The Administration’s final overtime rule, published on May 18th, will make an estimated 4.2 million new workers eligible for overtime pay. Salaried workers, making up to $47,476 annually, will get time-and-a-half payments for work over 40 hours in a week. The effective date is December 1, 2016.

Background

obamatime-state-mapOn March 13, 2014, President Obama signed a Presidential Memorandum directing the Department of Labor (DOL) to “propose revisions to modernize and streamline the existing overtime regulations.” Specifically, the President cited the exemption for executive, administrative and professional employees as having “not kept up with the modern economy.”

In response to the President’s memorandum, Department of Labor issued the proposed rule on July 6, 2015. The final rule was issued on May 18, 2016 and can be found here.

How The Overtime Rule Works

The Fair Labor Standards Act (FLSA) guarantees workers a minimum wage and overtime pay for hours worked above 40 hours in a week. However, some employees are exempted from the overtime pay requirement if:

(1) the employee makes a pre-determined and fixed salary;

(2) the salary is above $47,476 annually;

(3) the employee’s job duties primarily involve executive, administrative, or professional (EAP) tasks.

Since 2004, that salary threshold was set at $23,660 per year. The new rule more than doubles the threshold to $47,476 per year. Employees in executive, administrative, or professional positions making less than the increased salary threshold will not meet this exemption and thus must receive overtime pay. Furthermore, the salary threshold will automatically update every 3 years beginning on January 1, 2020.

WIPP’s Comments and Concerns

The 508-page rule addresses many of the more than 270,000 comments received including specific comments made by WIPP. WIPP advocated for an exemption for small businesses. The DOL recognized WIPP’s concerns, but concluded that their final salary threshold would “provide relief” as it is slightly lower than the $50,440 that was originally proposed. While the salary threshold is lower than estimated, it is still double the current threshold.

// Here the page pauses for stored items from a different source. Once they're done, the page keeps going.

`src/rtl/wdt_host_ctrl.sv`:
```
// Bus-side control block for a watchdog: register file, stretched kick/load strobes,
// and a synchronized timeout flag with sticky status and interrupt.
module wdt_host_ctrl #(
    parameter int HOLD_CYC = 4
) (
    input  logic        clk,
    input  logic        rst,
    input  logic        req,
    input  logic        we,
    input  logic [3:0]  addr,
    input  logic [31:0] wdata,
    output logic [31:0] rdata,
    output logic        ack,
    output logic        WDEN,
    output logic        WDLIVE,
    output logic [31:0] WTOCNT,
    output logic        WTOCNT_load,
    input  logic        WTO,
    output logic        irq
);

    localparam logic [1:0] B_IDLE  = 2'd0;
    localparam logic [1:0] B_WAIT  = 2'd1;
    localparam logic [1:0] B_ACK   = 2'd2;
    localparam logic [1:0] L_IDLE  = 2'd0;
    localparam logic [1:0] L_LOAD  = 2'd1;
    localparam logic [1:0] L_GUARD = 2'd2;

    localparam logic [3:0] A_CTRL  = 4'h0;
    localparam logic [3:0] A_KICK  = 4'h4;
    localparam logic [3:0] A_WTO   = 4'h8;
    localparam logic [3:0] A_STAT  = 4'hC;
    localparam logic [3:0] HOLD_M1 = 4'(HOLD_CYC - 1);

    logic [1:0]  bus_q, bus_d;
    logic [1:0]  ld_q, ld_d;
    logic [3:0]  ld_cnt_q, ld_cnt_d;
    logic [3:0]  kick_cnt_q, kick_cnt_d;
    logic        wdlive_q, wdlive_d;
    logic        wtocnt_load_q, wtocnt_load_d;
    logic [31:0] wtocnt_q, wtocnt_d;
    logic        wden_q, wden_d;
    logic        irqen_q, irqen_d;
    logic        to_q, to_d;
    logic        irq_q;
    logic        ack_q;
    logic [31:0] rdata_q, rdata_d;
    logic [1:0]  wto_sync_q;
    logic        wto_prev_q;

    logic        wto_wr_s;
    logic        go_ack_s;
    logic        wr_s;
    logic        wto_rise_s;
    logic [31:0] rd_mux_s;

    assign wto_wr_s   = req & we & (addr == A_WTO);
    assign wr_s       = go_ack_s & we;
    assign wto_rise_s = wto_sync_q[1] & ~wto_prev_q;

    // Bus FSM: a reload write stalls in B_WAIT until the load sequence has finished
    always_comb begin
        bus_d    = bus_q;
        go_ack_s = 1'b0;
        case (bus_q)
            B_IDLE: begin
                if (req) begin
                    if (wto_wr_s && (ld_q != L_IDLE)) begin
                        bus_d = B_WAIT;
                    end else begin
                        bus_d    = B_ACK;
                        go_ack_s = 1'b1;
                    end
                end else begin
                    bus_d = B_IDLE;
                end
            end
            B_WAIT: begin
                if (ld_q == L_IDLE) begin
                    bus_d    = B_ACK;
                    go_ack_s = 1'b1;
                end else begin
                    bus_d = B_WAIT;
                end
            end
            B_ACK:   bus_d = B_IDLE;
            default: bus_d = B_IDLE;
        endcase
    end

    // Read data mux, sampled on the edge that raises ack
    always_comb begin
        rd_mux_s = 32'd0;
        case (addr)
            A_CTRL:  rd_mux_s = {30'd0, irqen_q, wden_q};
            A_WTO:   rd_mux_s = wtocnt_q;
            A_STAT:  rd_mux_s = {29'd0, wdlive_q, (ld_q != L_IDLE), to_q};
            default: rd_mux_s = 32'd0;
        endcase
        if (go_ack_s && !we) begin
            rdata_d = rd_mux_s;
        end else begin
            rdata_d = 32'd0;
        end
    end

    // Load FSM: strobe high for HOLD_CYC cycles, then a low guard of HOLD_CYC cycles
    always_comb begin
        ld_d          = ld_q;
        ld_cnt_d      = ld_cnt_q;
        wtocnt_load_d = wtocnt_load_q;
        wtocnt_d      = wtocnt_q;
        case (ld_q)
            L_IDLE: begin
                if (wr_s && (addr == A_WTO)) begin
                    wtocnt_d      = wdata;
                    ld_d          = L_LOAD;
                    ld_cnt_d      = HOLD_M1;
                    wtocnt_load_d = 1'b1;
                end else begin
                    wtocnt_load_d = 1'b0;
                end
            end
            L_LOAD: begin
                if (ld_cnt_q == 4'd0) begin
                    ld_d          = L_GUARD;
                    ld_cnt_d      = HOLD_M1;
                    wtocnt_load_d = 1'b0;
                end else begin
                    ld_cnt_d = ld_cnt_q - 4'd1;
                end
            end
            L_GUARD: begin
                if (ld_cnt_q == 4'd0) begin
                    ld_d = L_IDLE;
                end else begin
                    ld_cnt_d = ld_cnt_q - 4'd1;
                end
            end
            default: begin
                ld_d          = L_IDLE;
                ld_cnt_d      = 4'd0;
                wtocnt_load_d = 1'b0;
            end
        endcase
    end

    // Kick stretcher, control bits and sticky timeout (set beats clear)
    always_comb begin
        kick_cnt_d = kick_cnt_q;
        wdlive_d   = wdlive_q;
        wden_d     = wden_q;
        irqen_d    = irqen_q;
        to_d       = to_q;
        if (wdlive_q) begin
            if (kick_cnt_q == 4'd0) begin
                wdlive_d = 1'b0;
            end else begin
                kick_cnt_d = kick_cnt_q - 4'd1;
            end
        end else if (wr_s && (addr == A_KICK) && wdata[0]) begin
            wdlive_d   = 1'b1;
            kick_cnt_d = HOLD_M1;
        end else begin
            wdlive_d = 1'b0;
        end
        if (wr_s && (addr == A_CTRL)) begin
            wden_d  = wdata[0];
            irqen_d = wdata[1];
        end else begin
            wden_d  = wden_q;
        end
        if (wto_rise_s) begin
            to_d = 1'b1;
        end else if (wr_s && (addr == A_STAT) && wdata[0]) begin
            to_d = 1'b0;
        end else begin
            to_d = to_q;
        end
    end

    // State and output registers
    always_ff @(posedge clk or posedge rst) begin
        if (rst) begin
            bus_q         <= B_IDLE;
            ld_q          <= L_IDLE;
            ld_cnt_q      <= 4'd0;
            kick_cnt_q    <= 4'd0;
            wdlive_q      <= 1'b0;
            wtocnt_load_q <= 1'b0;
            wtocnt_q      <= 32'd0;
            wden_q        <= 1'b0;
            irqen_q       <= 1'b0;
            to_q          <= 1'b0;
            irq_q         <= 1'b0;
            ack_q         <= 1'b0;
            rdata_q       <= 32'd0;
            wto_sync_q    <= 2'b00;
            wto_prev_q    <= 1'b0;
        end else begin
            bus_q         <= bus_d;
            ld_q          <= ld_d;
            ld_cnt_q      <= ld_cnt_d;
            kick_cnt_q    <= kick_cnt_d;
            wdlive_q      <= wdlive_d;
            wtocnt_load_q <= wtocnt_load_d;
            wtocnt_q      <= wtocnt_d;
            wden_q        <= wden_d;
            irqen_q       <= irqen_d;
            to_q          <= to_d;
            irq_q         <= to_q & irqen_q;
            ack_q         <= go_ack_s;
            rdata_q       <= rdata_d;
            wto_sync_q    <= {wto_sync_q[0], WTO};
            wto_prev_q    <= wto_sync_q[1];
        end
    end

    assign rdata       = rdata_q;
    assign ack         = ack_q;
    assign WDEN        = wden_q;
    assign WDLIVE      = wdlive_q;
    assign WTOCNT      = wtocnt_q;
    assign WTOCNT_load = wtocnt_load_q;
    assign irq         = irq_q;

endmodule
```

DOL also recognized WIPP’s concern of a loss of workplace flexibility. WIPP’s comment noted that many employees perform some of their work remotely and outside of normal business hours, such as working from home. The DOL responded that it “does not believe that workers will incur the significant change in flexibility.” The rule went on to state that, “Employers should be able to trust such valued employees to follow the employers’ instructions regarding when, where, and for how many hours they may work and to accurately record their hours worked.”

WIPP’s also commented on the difficulty of tracking employee hours to ensure compliance. This comment was also recognized by DOL, but they did not address this concern in their final rule.

The Fair Labor Standards Act, which governs the overtime rules, includes a carve-out for businesses that have less than $500,000 in annual revenue and do not engage in interstate commerce. However, DOL guidance suggests that the interstate commerce requirement is likely met by most businesses.